* Entries supplied
From an optimization exercise on the open Yosys and OpenROAD flow, aimed at small area and a short achievable clock period; shortcuts taken in it are not production practice. In this exercise RTL edits were held to simulation tests only and were not proved equivalent to the original. No driver is modelled on the clock port, so clocking that relies on it looks cheaper here than on a real chip. Power figures rest on the tool's default switching activity, not on a simulated workload.

job 101:
// easyobv_lb
module easyobv_lb
(
    input logic clk,
    input logic rst,
    input logic pause,
    input logic clear,
    output logic timeout,
    input logic [87:0] instr_tdata,
    input logic instr_tvalid,
    output logic instr_tready,
    output logic [63:0] traffic_tdata,
    output logic traffic_tvalid,
    output logic [7:0] traffic_tkeep,
    output logic traffic_tlast,
    output logic [3:0] traffic_tdest,
    input logic traffic_tready,
    input logic [63:0] rx_mon_tdata,
    input logic rx_mon_tvalid,
    input logic rx_mon_tready,
    input logic [7:0] rx_mon_tkeep,
    input logic rx_mon_tlast,
    input logic [3:0] rx_mon_tdest,
    output logic mismatch,
    output logic [19:0] time_cnt,
    output logic [19:0] tx_pkt_cnt,
    output logic [19:0] tx_time_elapsed,
    output logic [19:0] tx_transferred_size,
    output logic [19:0] rx_pkt_cnt,
    output logic [19:0] rx_time_elapsed,
    output logic [19:0] rx_transferred_size,
    output logic [19:0] latency_sum
);
    axis_gen u_axis_gen (
        .clk            (clk),
        .rst            (rst),
        .pause          (pause),
        .clear          (clear),
        .timeout        (timeout),
        .instr_tdata    (instr_tdata[85:0]),
        .instr_tvalid   (instr_tvalid),
        .instr_tready   (instr_tready),
        .traffic_tdata  (traffic_tdata),
  ...
==> flow/config.mk <==
export PLATFORM = sky130hd
export DESIGN_NAME = easyobv_lb
export DESIGN_NICKNAME = easyobv_lb
export VERILOG_FILES = /design/flow/design.v
export SDC_FILE = /design/flow/constraint.sdc
export NUM_CORES = 4
export LEC_CHECK = 0
export CAP_MARGIN = 20
export CORE_MARGIN = 2
export CORE_UTILIZATION = 70
export CTS_CLUSTER_DIAMETER = 90
export CTS_CLUSTER_SIZE = 28
export SETUP_SLACK_MARGIN = 4.1
export SLEW_MARGIN = 20
export SYNTH_HIERARCHICAL = 1
export SYNTH_MINIMUM_KEEP_SIZE = 0
==> flow/constraint.sdc <==
create_clock -name core_clock -period 7.0 [get_ports {clk}]
set_input_delay 1.4000 -clock core_clock [delete_from_list [all_inputs] [get_ports {clk}]]
set_output_delay 1.4000 -clock core_clock [all_outputs]
set_load 0.01 [all_outputs]
standard.sh (not shown) runs the stock make flow with config.mk's settings and CLKGATE_MAP_FILE= SYNTH_SCRIPT=/design/flow/synth_recipe.tcl, a recipe that flattens the netlist after the stock synthesis.
==> flow/flow/run.sh <==
#!/bin/bash
# The standard layout, with two changes: plain buf_1 cells as the port buffers instead
# of the delay buffers buffer_ports picks by default, and, after clock tree synthesis,
# the gate that drives the instr_tready port takes its inputs straight from the port
# buffers (eco.tcl) rather than through the buffers placement put after them.
set -euo pipefail
export BUFFER_PORTS_ARGS="-buffer_cell sky130_fd_sc_hd__buf_1"
bash standard.sh cts > standard_cts.log 2>&1
R=orfs/results/sky130hd/easyobv_lb/base
printf 'read_db %s\nsource flow/eco.tcl\nwrite_db %s\n' $R/4_cts.odb $R/4_cts.odb > eco_run.tcl
openroad -no_init -exit eco_run.tcl > eco.log 2>&1
bash standard.sh > standard_finish.log 2>&1
==> flow/flow/eco.tcl <==
# Shorten the input-to-output path to instr_tready: its gate takes its inputs
# straight from the port buffers, and the gate and the output buffer are upsized.
proc drv_inst {net} {
  foreach it [$net getITerms] {
    if {[$it isOutputSignal]} { return [$it getInst] }
  }
  return ""
}
proc in_net {inst} {
  foreach it [$inst getITerms] {
    if {[$it isInputSignal] && [$it getNet] != "NULL"} { return [$it getNet] }
  }
  return ""
}
set block [ord::get_db_block]
set obuf [drv_inst [[$block findBTerm instr_tready] getNet]]
set gate [drv_inst [in_net $obuf]]
puts "output buffer [$obuf getName] [[$obuf getMaster] getName], gate [$gate getName] [[$gate getMaster] getName]"
foreach it [$gate getITerms] {
  if {![$it isInputSignal]} continue
  set net [$it getNet]
  set d [drv_inst $net]
  # walk back through buffers to the port buffer
  while {$d != "" && [string match "*buf*" [[$d getMaster] getName]] && ![string match "input*" [$d getName]]} {
    set up [in_net $d]
    set dd [drv_inst $up]
    if {$dd == ""} break
    set net $up
    set d $dd
  }
  if {$net != [$it getNet]} {
    puts "  [$it getMTerm] ([[$it getMTerm] getName]): [[$it getNet] getName] -> [$net getName]"
    $it disconnect
    $it connect $net
  }
}
Job 101 went all the way through synthesis, placement and routing and the layout is clean on timing, DRC and antenna.
diff inputs: job 101 => job 102
- SETUP_SLACK_MARGIN now 3.9, was 4.1
- CORE_UTILIZATION now 80, was 70
### Flow results
- Job 102 ran to completion and came out clean on the timing, DRC and antenna checks.
- Per the final summary, job 101 finished and its layout is clean on timing, DRC and antenna.
- When job 102 is measured against job 101, its fraction of power consumed by the clock network turns out 0.2 points lower.
- Taking job 101 as the reference, in job 102 post-detailed-route via-to-cell ratio has increased, time the worst path needs with I/O delays and setup went up, routed wire length +about 2%, wire length of the first global-routing pass saw an increase.
- Between job 102 and job 101, the overall power after layout does not differ in any meaningful way.
- The final period utilization of job 101 and that of job 102 are within noise of each other.
- Compared with job 101, job 102 degrades final worst-path setup slack.
- Comparing job 101 and job 102, the lower worst slack at placement was measured on job 102.
The inputs of job 103 differ from those of job 102 as listed below.
- CORE_UTILIZATION changed from 80 to 75
--- outcome ---
Diff job 102 -> job 103 | total power divided by cell area | decrease of 0.67%. In terms of total number of H-tree levels, job 102 and job 103 differ only marginally. Delta (job 103 minus job 102): met1 track demand over resource in global routing shrank by 2.6 points, worst voltage drop across the vdd grid shrank by about 3.5%, count of endpoints failing setup in the final report held steady. Compared with job 102, the router placed fewer vias in job 103. ~same layout overhead on the synthesized area in job 103 and job 102. Job 103 vs. job 102: share of the clock period used by the worst path shrank by 0.31 points; number of nets in the finished design held steady.
### job 103 -> job 104
- CORE_UTILIZATION: 75 -> 70
[summary]
Job 104 closes out successfully: all stages finished, all timing, DRC and antenna checks passed.
Finished layout cell area: job 104 vs job 103 — no meaningful difference
Cmp job 103 and job 104 / routed via count / higher: job 103
Total power of job 104 is on par with job 103.
Job 104 ends up with a global-route usage that is 2.7 points lower than in job 103.
Input-level comparison between job 105 and job 104:
- a change of CTS_CLUSTER_SIZE from 28 to 24
- a change of CTS_CLUSTER_DIAMETER from 90 to 80
- Job 105 completed; timing, DRC and antenna clean
- Job 105 drops more vias than job 104.
- For the relative area change from synthesis to final layout, job 105 came in 0.55 points higher than job 104 did.
- Between job 105 and job 104, the relative contribution of combinational cells to total power does not differ in any meaningful way.
- Compared with job 104, in job 105 sum of routed wire length over all layers barely changed, net switching power climbed 0.097 mW.

## re-timing with driven ports
No port has a modelled driver above. Below, the same layouts with a new extraction and two added sets of constraints.
Step 1: set_driving_cell puts a clkbuf_16 on clk and a buf_2 on each other input, an assumption about the parent block.
Step 2 times the ports against the registers' clock, not the clock port: input delays grow and output delays shrink by t, the midpoint of the rising clock arrivals with the driver on.
a / b / c = no drivers / after step 1 / after step 2; a / b = the first two.
| run | t, ns | setup WS [ns] | hold slack, ns | worst register clock-pin slew, ns |
|---|---|---|---|---|
| job 101 | 0.799 | 3.764 / 3.717 / 3.190 | 0.440 / 0.440 / 0.440 | 0.11 / 0.11 |
| job 102 | 0.792 | 3.758 / 3.706 / 2.997 | 0.440 / 0.440 / 0.440 | 0.12 / 0.12 |
| job 103 | 0.794 | 3.780 / 3.714 / 3.085 | 0.447 / 0.447 / 0.447 | 0.11 / 0.11 |
| job 104 | 0.789 | 3.780 / 3.734 / 3.090 | 0.445 / 0.445 / 0.445 | 0.11 / 0.11 |
| job 105 | 0.803 | 3.777 / 3.729 / 3.097 | 0.442 / 0.442 / 0.442 | 0.10 / 0.10 |
After both steps every run listed still meets setup and hold. For job 102, which loses most, drivers alone change the setup slack by -0.052 ns; drivers and shift together by -0.761 ns.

* Your objective
All lines above from the line with "0.445 | 0.11 / 0.11 |" through the line with "0.10 / 0.10 |", both included, are to be set down exactly, with nothing else.

* Output
| job 104 | 0.789 | 3.780 / 3.734 / 3.090 | 0.445 / 0.445 / 0.445 | 0.11 / 0.11 |
| job 105 | 0.803 | 3.777 / 3.729 / 3.097 | 0.442 / 0.442 / 0.442 | 0.10 / 0.10 |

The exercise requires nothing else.